Louise Wailly, La joie !

Louise Wailly, La joie !

Réalité augmentée

 Ce qui est le plus saisissant à la lecture de la dernière pièce de Louise Wailly, c’est sa relation à la réalité. La dramaturge élimine la référence à la réalité, confie son écriture à un statut poreux, ambigu, où le théâtre lui aussi se dédouble dans son image, lien narcissique entre l’image vue du miroir et le miroir.
Ainsi, la vie y est quintessenciée jusqu’à habiter la langue des personnages, lesquels n’ont pas de psychologie, ce qui permet de toucher à l’existence, sorte d’état primaire où circule l’essence, la partie la plus squelettique d’un personnage de scène.

Ce sont des personnages de plateau, des êtres de papier aurait dit Valéry, qui étudient leur présence, qui fondent aussi le mystère du théâtre : lieu de fiction imagée, agrandie, augmentée à la taille de la vraie vie sur scène, statut hybride entre les réalités du plateau (ou du livre) et leur dénomination. Car ici, hormis la présence d’un cafard du même type que celui de Kafka ou encore de la blatte de Clarice Lispector, le reste est flottant, répliques flottantes entre des personnages sans nom, noms non précisés, juste réduits à une instance de langage comme l’est de fait en partie la scène de théâtre. Il y a ici un peu de l’Amédée ou Comment s’en débarrasser.

Donc nous sommes dans un exercice de fiction, ou plutôt en une certaine accointance à la fiction, fiction sans récit, juste repliée sur elle-même. La vérité n’existe pas si elle doit se cantonner à mimer la vie. La vérité est un langage.

Il ne m’arrive rien, il ne peut rien m’arriver, je dors. Je suis fatigué de dormir. Je suis fatigué parmi tant d’autres fatigués, je ne sais pas comment nous allons finir par nous réveiller – comment ?

J’essaie un truc : je me secoue un bon coup… Avec un peu de chance, cela secouera le monde ?

Ou

Je ne serai pas triste ou maussade, je ne serai pas aigri, je ne serai pas terne, je ne serai pas mal à l’aise, je ne serai ni détruit ni achevé, je m’élève – je ne vais pas me suicider.


L
e théâtre est le lieu où se jouent les interrogations d’une société, questions qui lui sont contemporaines, et ce faisant, purge les êtres, devenus citoyens, de leur altérité de personne, afin de communier ensemble, de contribuer au potlach du plateau, faire d’une aventure personnelle une aventure collective. La parole de théâtre est constituée de cette énigme : dire cela avec la chair, mais dire cela avec l’art de représenter, l’art du théâtre.

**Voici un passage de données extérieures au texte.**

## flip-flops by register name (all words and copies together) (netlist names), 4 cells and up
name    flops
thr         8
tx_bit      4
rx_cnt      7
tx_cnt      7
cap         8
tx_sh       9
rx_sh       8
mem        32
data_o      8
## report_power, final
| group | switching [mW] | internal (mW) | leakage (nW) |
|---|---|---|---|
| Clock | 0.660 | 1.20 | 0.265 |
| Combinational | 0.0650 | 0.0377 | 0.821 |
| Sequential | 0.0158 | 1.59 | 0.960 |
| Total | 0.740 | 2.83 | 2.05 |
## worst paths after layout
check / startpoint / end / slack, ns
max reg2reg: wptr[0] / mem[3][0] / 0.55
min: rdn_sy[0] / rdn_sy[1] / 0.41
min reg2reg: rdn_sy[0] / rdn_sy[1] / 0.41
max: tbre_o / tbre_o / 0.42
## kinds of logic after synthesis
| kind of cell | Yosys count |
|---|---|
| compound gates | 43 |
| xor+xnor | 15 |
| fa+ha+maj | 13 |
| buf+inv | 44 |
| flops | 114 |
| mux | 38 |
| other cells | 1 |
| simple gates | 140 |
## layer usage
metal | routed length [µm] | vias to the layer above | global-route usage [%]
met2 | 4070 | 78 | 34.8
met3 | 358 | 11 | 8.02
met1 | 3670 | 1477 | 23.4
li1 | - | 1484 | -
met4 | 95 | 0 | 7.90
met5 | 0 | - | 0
File: src/rtl/baud_gen_frac.sv
// -----------------------------------------------------------------------------
// baud_gen_frac
// Fractional (NCO) baud-rate generator for uart_rx / uart_tx.
// A phase accumulator adds INCR[rate] every enabled cycle; each carry out of
// the accumulator is one oversample tick. Every OVERSAMPLE oversample ticks
// form one bit: the mid-bit tick fires on the tick that ends the first half
// of the bit, and the baud tick fires on the tick that ends the bit.
//
// Ports
//   i_clk        system clock, rising edge
//   i_reset      asynchronous reset, active-high
//   i_valid      enable; 0 freezes accumulator, counter and rate
//   i_rate_sel   requested rate index (0..3)
//   i_rate_load  1-cycle strobe capturing i_rate_sel
//   i_resync     1-cycle strobe zeroing the bit phase (RX start edge)
//   o_os_tick    1-cycle pulse at OVERSAMPLE*baud
//   o_mid_tick   1-cycle pulse at the mid-bit sample point
//   o_baud_tick  1-cycle pulse at the bit boundary
//   o_os_count   current oversample index within the bit
//   o_rate_cur   rate index currently driving the accumulator
//   o_rate_pend  a rate change is waiting for the next bit boundary
// -----------------------------------------------------------------------------
module baud_gen_frac #(
   parameter int unsigned CLK_FREQ     = 100000000,
   parameter int unsigned OVERSAMPLE   = 16,
   parameter int unsigned ACC_W        = 32,
   parameter int unsigned BAUD0        = 9600,
   parameter int unsigned BAUD1        = 19200,
   parameter int unsigned BAUD2        = 57600,
   parameter int unsigned BAUD3        = 115200,
   parameter int unsigned RATE_SEL_RST = 3
) (
   input  logic                          i_clk,
   input  logic                          i_reset,
   input  logic                          i_valid,
   input  logic [1:0]                    i_rate_sel,
   input  logic                          i_rate_load,
   input  logic                          i_resync,
   output logic                          o_os_tick,
   output logic                          o_mid_tick,
   output logic                          o_baud_tick,
   output logic [$clog2(OVERSAMPLE)-1:0] o_os_count,
   output logic [1:0]                    o_rate_cur,
   output logic                          o_rate_pend
);

   localparam int unsigned CNT_W = $clog2(OVERSAMPLE);

   // Rounded phase increment: round(baud * OVERSAMPLE * 2^ACC_W / CLK_FREQ).
   function automatic logic [63:0] calc_incr(input logic [63:0] baud);
      logic [63:0] num;
      num = (baud * 64'(OVERSAMPLE)) << ACC_W;
      return (num + 64'(CLK_FREQ / 32'd2)) / 64'(CLK_FREQ);
   endfunction

   localparam logic [63:0] INCR0 = calc_incr(64'(BAUD0));
   localparam logic [63:0] INCR1 = calc_incr(64'(BAUD1));
   localparam logic [63:0] INCR2 = calc_incr(64'(BAUD2));
   localparam logic [63:0] INCR3 = calc_incr(64'(BAUD3));

   localparam logic [1:0]       RATE_RST = 2'(RATE_SEL_RST);
   localparam logic [CNT_W-1:0] LAST_CNT = CNT_W'(OVERSAMPLE - 32'd1);
   localparam logic [CNT_W-1:0] MID_CNT  = CNT_W'(OVERSAMPLE / 32'd2 - 32'd1);
   localparam logic [CNT_W-1:0] CNT_ONE  = CNT_W'(32'd1);

   // Reject parameter sets that cannot produce a usable tick stream.
   if (INCR0 == 64'd0 || INCR1 == 64'd0 || INCR2 == 64'd0 || INCR3 == 64'd0) begin : g_bad_incr
      $error("baud_gen_frac: a rate table entry rounds to a zero increment");
   end
   if ((64'(BAUD0) * 64'(OVERSAMPLE) * 64'd2 > 64'(CLK_FREQ)) ||
       (64'(BAUD1) * 64'(OVERSAMPLE) * 64'd2 > 64'(CLK_FREQ)) ||
       (64'(BAUD2) * 64'(OVERSAMPLE) * 64'd2 > 64'(CLK_FREQ)) ||
       (64'(BAUD3) * 64'(OVERSAMPLE) * 64'd2 > 64'(CLK_FREQ))) begin : g_bad_baud
      $error("baud_gen_frac: oversample rate exceeds half the clock frequency");
   end
   if (OVERSAMPLE < 32'd4 || OVERSAMPLE > 32'd32 ||
       (OVERSAMPLE & (OVERSAMPLE - 32'd1)) != 32'd0) begin : g_bad_ovs
      $error("baud_gen_frac: OVERSAMPLE must be a power of 2 in 4..32");
   end
   if (RATE_SEL_RST > 32'd3) begin : g_bad_rst_sel
      $error("baud_gen_frac: RATE_SEL_RST out of range");
   end

   logic [ACC_W-1:0] acc_q, acc_d;
   logic [CNT_W-1:0] os_cnt_q, os_cnt_d;
   logic [1:0]       rate_cur_q, rate_cur_d;
   logic [1:0]       rate_lat_q, rate_lat_d;
   logic             rate_pend_q, rate_pend_d;
   logic             os_tick_q, os_tick_d;
   logic             mid_tick_q, mid_tick_d;
   logic             baud_tick_q, baud_tick_d;

   logic [ACC_W-1:0] incr_s;
   logic [ACC_W:0]   sum_s;
   logic             carry_s;

   // Increment for the active rate; the extra sum bit is the oversample carry.
   always_comb begin
      incr_s = INCR3[ACC_W-1:0];
      case (rate_cur_q)
         2'd0:    incr_s = INCR0[ACC_W-1:0];
         2'd1:    incr_s = INCR1[ACC_W-1:0];
         2'd2:    incr_s = INCR2[ACC_W-1:0];
         2'd3:    incr_s = INCR3[ACC_W-1:0];
         default: incr_s = INCR3[ACC_W-1:0];
      endcase
      sum_s   = {1'b0, acc_q} + {1'b0, incr_s};
      carry_s = sum_s[ACC_W];
   end

   // Next-state: resync beats enable; rate changes while running wait for the bit boundary.
   always_comb begin
      acc_d       = acc_q;
      os_cnt_d    = os_cnt_q;
      rate_cur_d  = rate_cur_q;
      rate_lat_d  = rate_lat_q;
      rate_pend_d = rate_pend_q;
      os_tick_d   = 1'b0;
      mid_tick_d  = 1'b0;
      baud_tick_d = 1'b0;
      if (i_resync) begin
         acc_d       = '0;
         os_cnt_d    = '0;
         rate_pend_d = 1'b0;
         // A simultaneous load wins over an older pending index.
         if (i_rate_load) begin
            rate_cur_d = i_rate_sel;
         end else if (rate_pend_q) begin
            rate_cur_d = rate_lat_q;
         end else begin
            rate_cur_d = rate_cur_q;
         end
      end else if (i_valid) begin
         acc_d       = sum_s[ACC_W-1:0];
         os_tick_d   = carry_s;
         mid_tick_d  = carry_s && (os_cnt_q == MID_CNT);
         baud_tick_d = carry_s && (os_cnt_q == LAST_CNT);
         if (carry_s) begin
            os_cnt_d = os_cnt_q + CNT_ONE;   // wraps naturally: OVERSAMPLE is 2^CNT_W
         end else begin
            os_cnt_d = os_cnt_q;
         end
         // Accumulator is not cleared on a rate switch, keeping the phase continuous.
         if (baud_tick_d && rate_pend_q) begin
            rate_cur_d  = rate_lat_q;
            rate_pend_d = 1'b0;
         end else begin
            rate_cur_d  = rate_cur_q;
         end
         if (i_rate_load) begin
            rate_lat_d  = i_rate_sel;
            rate_pend_d = 1'b1;
         end else begin
            rate_lat_d  = rate_lat_q;
         end
      end else begin
         // Idle: no bit in flight, so the new rate can take effect at once.
         if (i_rate_load) begin
            rate_cur_d  = i_rate_sel;
            rate_pend_d = 1'b0;
         end else begin
            rate_cur_d  = rate_cur_q;
         end
      end
   end

   // State and registered tick outputs.
   always_ff @(posedge i_clk or posedge i_reset) begin
      if (i_reset) begin
         acc_q       <= '0;
         os_cnt_q    <= '0;
         rate_cur_q  <= RATE_RST;
         rate_lat_q  <= RATE_RST;
         rate_pend_q <= 1'b0;
         os_tick_q   <= 1'b0;
         mid_tick_q  <= 1'b0;
         baud_tick_q <= 1'b0;
      end else begin
         acc_q       <= acc_d;
         os_cnt_q    <= os_cnt_d;
         rate_cur_q  <= rate_cur_d;
         rate_lat_q  <= rate_lat_d;
         rate_pend_q <= rate_pend_d;
         os_tick_q   <= os_tick_d;
         mid_tick_q  <= mid_tick_d;
         baud_tick_q <= baud_tick_d;
      end
   end

   assign o_os_tick   = os_tick_q;
   assign o_mid_tick  = mid_tick_q;
   assign o_baud_tick = baud_tick_q;
   assign o_os_count  = os_cnt_q;
   assign o_rate_cur  = rate_cur_q;
   assign o_rate_pend = rate_pend_q;

endmodule

File: config.mk
export PLATFORM = sky130hd
export DESIGN_NAME = baud_gen_frac
export DESIGN_NICKNAME = d
export VERILOG_FILES = /design/src/rtl/baud_gen_frac.sv
export SDC_FILE = /design/constraint.sdc
export NUM_CORES = 1
export LEC_CHECK = 0
export ABC_AREA = 1
export CORE_MARGIN = 2
export CORE_UTILIZATION = 64
export CTS_BUF_LIST = sky130_fd_sc_hd__clkbuf_8
export DETAILED_ROUTE_END_ITERATION = 12
export GPL_TIMING_DRIVEN = 1
export PLACE_DENSITY_LB_ADDON = 0.12
export SETUP_SLACK_MARGIN = 0.1
export SYNTH_ARGS = -nofsm -noshare
export SYNTH_HDL_FRONTEND = slang
export SYNTH_SLANG_ARGS = --single-unit
File: constraint.sdc
create_clock -name i_clk -period 3 [get_ports i_clk]
set_input_delay 0.6 -clock i_clk [delete_from_list [all_inputs] [get_ports i_clk]]
set_output_delay 0.6 -clock i_clk [all_outputs]
set_load 0.02 [all_outputs]
# Word level (Yosys, flattened, before mapping)
# Cells that the tools add are included.
# word_totals
ff_bits,44
input_bits,7
word_cells,53
out_inout_bits,10
# op_classes
reduce_logical,12
bitwise,1
n_eq_ne,7
n_mux,23
n_addsub,2
# op_table
operator,n
one-hot mux 32 bit (4 select lines),1
2-to-1 mux 32 bit,2
adder 32 x 32 -> 33 bit,1
2-to-1 mux 2 bit,6
2-to-1 mux 4 bit,3
2-to-1 mux 1 bit,11
AND reduction 3 bit,2
nonzero test 3 bit,2
"adder 4 x 1 -> 4 bit, second input constant",1
"equality test 2 bit, second input constant",2
"equality test 4 x 3 -> 1 bit, second input constant",1
"equality test 4 bit, second input constant",1
AND reduction 2 bit,2
nonzero test 2 bit,2
logical AND 1 bit,3
"inequality test 3 x 1 -> 1 bit, second input constant",1
"inequality test 3 x 2 -> 1 bit, second input constant",1
"equality test 2 x 1 -> 1 bit, second input constant",1
logical NOT 2 bit,1
inverter 1 bit,1

# Longest topological paths before layout
# logic_depth
depth_word,9
ltp_mapped,17
ltp_nobuf,17

# Worst setup path after synthesis
# OpenSTA, ideal clock, no wires.
# synth_timing
path_kind,register to register
from,register rate_cur_q[1] (netlist: o_rate_cur[1])
to,register os_cnt_q[1] (netlist: o_os_count[1])
period_less_slack_ns,2.494
setup_slack_ns,0.506
stages_incl_launch_ff,18
required_time_ns,2.882
arrival_time_ns,2.375
path_cell_list,dfstp_2 > inv_1 > ha_1 > inv_1 > nand2_1 > fa_1 > nand2_1 > nand2_1 > nand3_2 > nand2_2 > nand2_2 > nand2_4 > nand2_2 > nand2_4 > nand2_4 > inv_2 > nand2_1 > nand2_1
# synth_between
elab_chain_cells,5
# synth_lines
element,line_no,source
start: declaration,86,"logic [1:0] rate_cur_q, rate_cur_d;"
start signal: assignment,181,rate_cur_q <= rate_cur_d;
"equality test 2 bit, or another cell as far along",100,case (rate_cur_q)
one-hot mux 32 bit (4 select lines) *,100,
adder 32 x 32 -> 33 bit *,107,"sum_s = {1'b0, acc_q} + {1'b0, incr_s};"
nonzero test 2 bit (no source line) *,--,
AND reduction 2 bit (no source line) *,--,
end signal: assignment,180,os_cnt_q <= os_cnt_d;
end: declaration,85,"logic [CNT_W-1:0] os_cnt_q, os_cnt_d;"
# Every way passes the cells marked *; elsewhere a longest branch is shown, timed or not. The select of a mux whose other input is x is not followed.
# A chain may end at the register's enable or synchronous reset.

# Final worst setup path
# layout_timing
from,register rate_cur_q[0] (netlist: o_rate_cur[0])
to,register acc_q[26]
# layout_between
elab_chain_cells,5
# layout_lines
element,line_no,source
"equality test 2 bit, or another cell as far along",100,
one-hot mux 32 bit (4 select lines) *,100,
adder 32 x 32 -> 33 bit *,107,
2-to-1 mux 32 bit *,133,end else if (i_valid) begin
2-to-1 mux 32 bit *,121,if (i_resync) begin
end signal: assignment,170,acc_q <= '0;
end signal: assignment,179,acc_q <= acc_d;
end: declaration,84,"logic [ACC_W-1:0] acc_q, acc_d;"
# Marks and branches as above.

==> results by group <==
Logic synthesis
  – Post-synth cell types: 44
  – Synth Cell Area: 3910 um2
  – YS warnings: 0
  – Syn_area_per_cell: 6.56 um2
  – Syn nets: 635
  – Seq/Total Area, Yosys: 28.3%
  – Synth Instances: 596
  – Seq cells post-synth: 44

Global route
  – Initial antenna violation count: 0
  – Tot GR Track Use: between 30% and 40%
  – Largest net degree at the start of global routing: between 40 and 50
  – Vias in the first global route: 3546
  – GR Overflow Total: 0
  – Global-route wire length before repair: around 17000 um

STA
  – Hold slack: 0.469 ns
  – # setup viols final: 0
  – Slew HR: 61.7%
  – Fmax: about 370 MHz
  – RSZ-0062 raised after global routing: false
  – Fin. Hold Viols: 0
  – Tcrit/Tclk final: 90.6%
  – Fin crit period: around 2.7 ns
  – Clk_skew: 0.0143 ns
  – Setup Total Neg Slack: 0 ns
  – Tightest Pin Transition: 0.575 ns
  – Max-slew violations: 0

Detailed routing
  – Detailed-route via count: 3877
  – Iter 0 DRT Violations: 291
  – First-pass iteration count of the detailed router: 5
  – Vias/cell: ~5.6
  – Routed WL per cell: 14.7 um
  – Total Wirelength: roughly 10000 um
  – Drt drc: 0
  – Post-route ant nets: 0

Setup path
  – Req. time, crit path: 3.25 ns
  – Launch point of the worst reg-to-reg path: o_rate_cur[0]
  – Reg2reg end: acc_q[26]
  – Critical Path Source: o_rate_cur[0]
  – CP Capture Type: flop
  – Worst-path maximum fanout: 6
  – Critical Path AT: 2.96 ns
  – WS Path Type: reg -> reg
  – Delay-heaviest family, CP: simple AND/OR/NAND/NOR gates
  – Critical-path cell list: inv_1, ha_1, inv_1, nand2_2, fa_2, nand2_1, nand2_1, nand3_1, nand2_1, nand2_1, nand2_1, nand3_1, nand3_1, nand2_1, nand3_1, nand2_1
  – R2r setup slk: 0.28 ns
  – Cell mode on critical path: nand2_1
  – Worst Path Buf+Inv: 2
  – Setup crit start kind: flop
  – R2r worst-path depth: 16
  – CP max stage cell: dfstp_2
  – Max incr delay on CP: approximately 0.6 ns

Cells and area
  – Share of cells above drive strength 1: between 10% and 20%
  – Multi-input gate area: 2470 um2
  – Antenna diode count: 0
  – P&R area growth vs syn: 10.2%
  – Nets: 658
  – Reg area: 1110 um2
  – Fillers: 500

Min path
  – Worst hold path depth: 2
  – Hold crit path type: reg -> reg
  – Hold Startpoint: rate_lat_q[0]
  – Worst Hold Endpoint: rate_lat_q[0]

Pwr
  – Flop pwr share: 26.0%
  – Worst VDD drop: 0.000382 V
  – Power share of the combinational group: 58.1%
  – Sw Ratio: about half
  – Pwr/cell area: a little over 700 nW/um2
  – Clock power frac: about 16%
  – P_leak: 2.38 nW
  – Switching power: 1.53 mW
  – Int Power: 1.56 mW

CTS
  – Clock latency at the later pin of the worst-skew pair: ~0.31 ns
  – Cts-stage hold buffer count: 0
  – Bufs on Longest Clock Path: 2
  – Post-cts resize count: 0
  – CTS tree: built
  – Total CTS buffers: 5
  – Root Driver: clkbuf_8
  – Sink Count: 44
  – Setup Buffers After CTS: 0
  – # H-tree levels: 2
  – CTS clk-pin slew, worst paths: 0.10 ns

Placement
  – Detailed Place HPWL: 7990 um
  – Port bufs: 16
  – GPL Wtd Cong: between 0.9 and 1

Floorplan
  – Die H: 82.2 um
  – Core area: 5920 um2
  – Starting Density: 66.1%
  – Die Wd: about 80 um
  – # rows: 28
  – Total Die Area: slightly below 7000 um2
  – Boundary Pins: 17

Run
  – Max-cap viol count: 0

Outcome
  – Outcome: finished clean
[area by class of cell]
| type | instances | area share [%] |
|---|---|---|
| Clock buffer | 5 | 1.60 |
| Clock inverter | 3 | 1.07 |
| Inverter | 86 | 7.49 |
| Multi-Input combinational cell | 460 | 57.2 |
| Sequential cell | 44 | 25.7 |
| Tap cell | 75 | 2.18 |
| Timing Repair Buffer | 22 | 4.76 |
[kinds of logic (layout without fill, tap and decap cells)]
family	count (synthesis)	after routing	share of synthesized area [%]
xor gates and xnor gates	3	3	0.672
adders and majority gates	32	32	10.4
and+or+nand+nor	346	346	39.9
muxes	2	2	0.576
DFF	44	44	28.3
AOI/OAI and AO/OA	77	77	11.2
buffers and inverters	92	116	8.96
[worst max-delay path by stage]
stage	cells after the start	end	slack [ns]
after floorplan	17	o_os_count[1]	0.51
after global placement	15	acc_q[26]	0.24
after detailed placement	15	acc_q[26]	0.21
after CTS	15	acc_q[26]	0.19
after global routing	13	acc_q[27]	0.11
final	16	acc_q[26]	0.28
[routing by layer]
metal	vias to the layer above	wire length [um]	global-route usage, %
met1	1809	4840	45.6
li1	1947	-	-
met2	110	4640	52.4
met4	0	144	8.83
met5	-	0	0
met3	11	580	4.67
[cells in the mapped netlist, drive strengths merged]
library cell  instances  area, um2
nand4                 5       31.3
dfstp                 4        105
nor3                 10       75.1
o21bai                3       22.5
nand3                47        258
a22o                  2       17.5
a21oi                38        198
dfrtp                40       1000
xor2                  1       8.76
ha                   31        388
o31ai                 2       15.0
nand3b                2       15.0
nand2               217        877
xnor2                 2       17.5
and2                  2       15.0
fa                    1       20.0
o21ai                25        129
mux2                  2       22.5
a21o                  2       15.0
nor4                  1       12.5
buf                   2       12.5
o21a                  1       7.51
inv                  86        323
o211ai                1       7.51
clkbuf                4       15.0
a32o                  2       20.0
a21boi                1       7.51
or2                   5       31.3
nor2                 57        244
[stage by stage]
| stage | utilization [%] | instances | power, mW | setup WS, ns | cell area [um2] |
|---|---|---|---|---|---|
| 5_1_grt | 72.8 | 695 | 3.37 | 0.106 | 4310 |
| 4_1_cts | 72.6 | 695 | 3.05 | 0.194 | 4300 |
| 2_1_floorplan | - | 596 | 2.13 | 0.506 | 3910 |
| 6_report | 72.8 | 695 | 3.09 | 0.283 | 4310 |
| 3_3_place_gp | 70.6 | 687 | 2.51 | 0.237 | 4180 |
| 3_5_place_dp | 70.6 | 687 | 2.55 | 0.209 | 4180 |
[cells in the final DEF (no fill, tap or decap), types with 3 or more instances in the layout]
cell type	Yosys	final
a21oi_1	36	34
a21oi_2	2	4
buf_4	1	6
clkbuf_8	0	5
clkdlybuf4s50_1	0	16
dfrtp_1	40	40
dfstp_2	4	4
ha_1	31	31
inv_1	78	77
inv_2	8	9
nand2_1	200	199
nand2_2	13	14
nand2_4	4	4
nand3_1	44	44
nand4_1	5	5
nor2_1	51	51
nor2_2	3	3
nor2_4	3	3
nor3_1	5	5
nor3_2	5	5
o21ai_0	19	18
o21ai_1	5	6
o21bai_1	3	3
[worst register-to-register path: stages (launching register included)]
cell and delay, ns:
dfstp_2 0.59, inv_1 0.08, ha_1 0.22, inv_1 0.16
nand2_2 0.14, fa_2 0.41, nand2_1 0.10, nand2_1 0.10
nand3_1 0.08, nand2_1 0.10, nand2_1 0.08, nand2_1 0.11
nand3_1 0.15, nand3_1 0.09, nand2_1 0.07, nand3_1 0.08
nand2_1 0.07
[flip-flops by register name, indices dropped and copies added (netlist names)]
signal and flops:
o_rate_pend 1, o_os_tick 1, acc_q 32, o_baud_tick 1, o_mid_tick 1, o_os_count 4
o_rate_cur 2, rate_lat_q 2
[power by group through the flow]
stage	registers (mW)	logic [mW]	clock network, mW
3_3_place_gp	0.808	1.70	0
6_report	0.804	1.79	0.490
2_1_floorplan	0.790	1.34	0
5_1_grt	0.818	2.03	0.520
4_1_cts	0.801	1.75	0.498
3_5_place_dp	0.812	1.74	0
No activity file was read; power rests on OpenSTA's default activity.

Le théâtre de L. Wailly est une lutte dramaturgique qui évacue le réel, qui le limite à un espace intérieur dans lequel l’écriture s’appuie mais ne se fait pas miroir ; ici, pas de mimodrame mais de la tragédie. Pas de réalité contingente, mais une occupation des lieux intérieurs de la fiction, fiction sans vrai début ni vraie fin, mais un peu comme suspendue, ou peut-être, comme Maurice Pialat filmant sur le set de cinéma ses acteurs à leur insu et ne leur disant jamais : action !
Mais ce n’est pas non plus une pièce à thèse. Quoi qu’il en soit, le lecteur produit sa propre histoire et sort de cette confrontation avec un cafard de théâtre, quelque chose d’effrayant et de profondément bizarre.

didier ayres

 Louise Wailly, La joie !, éd. les bras nus, 2023, 12,00 €.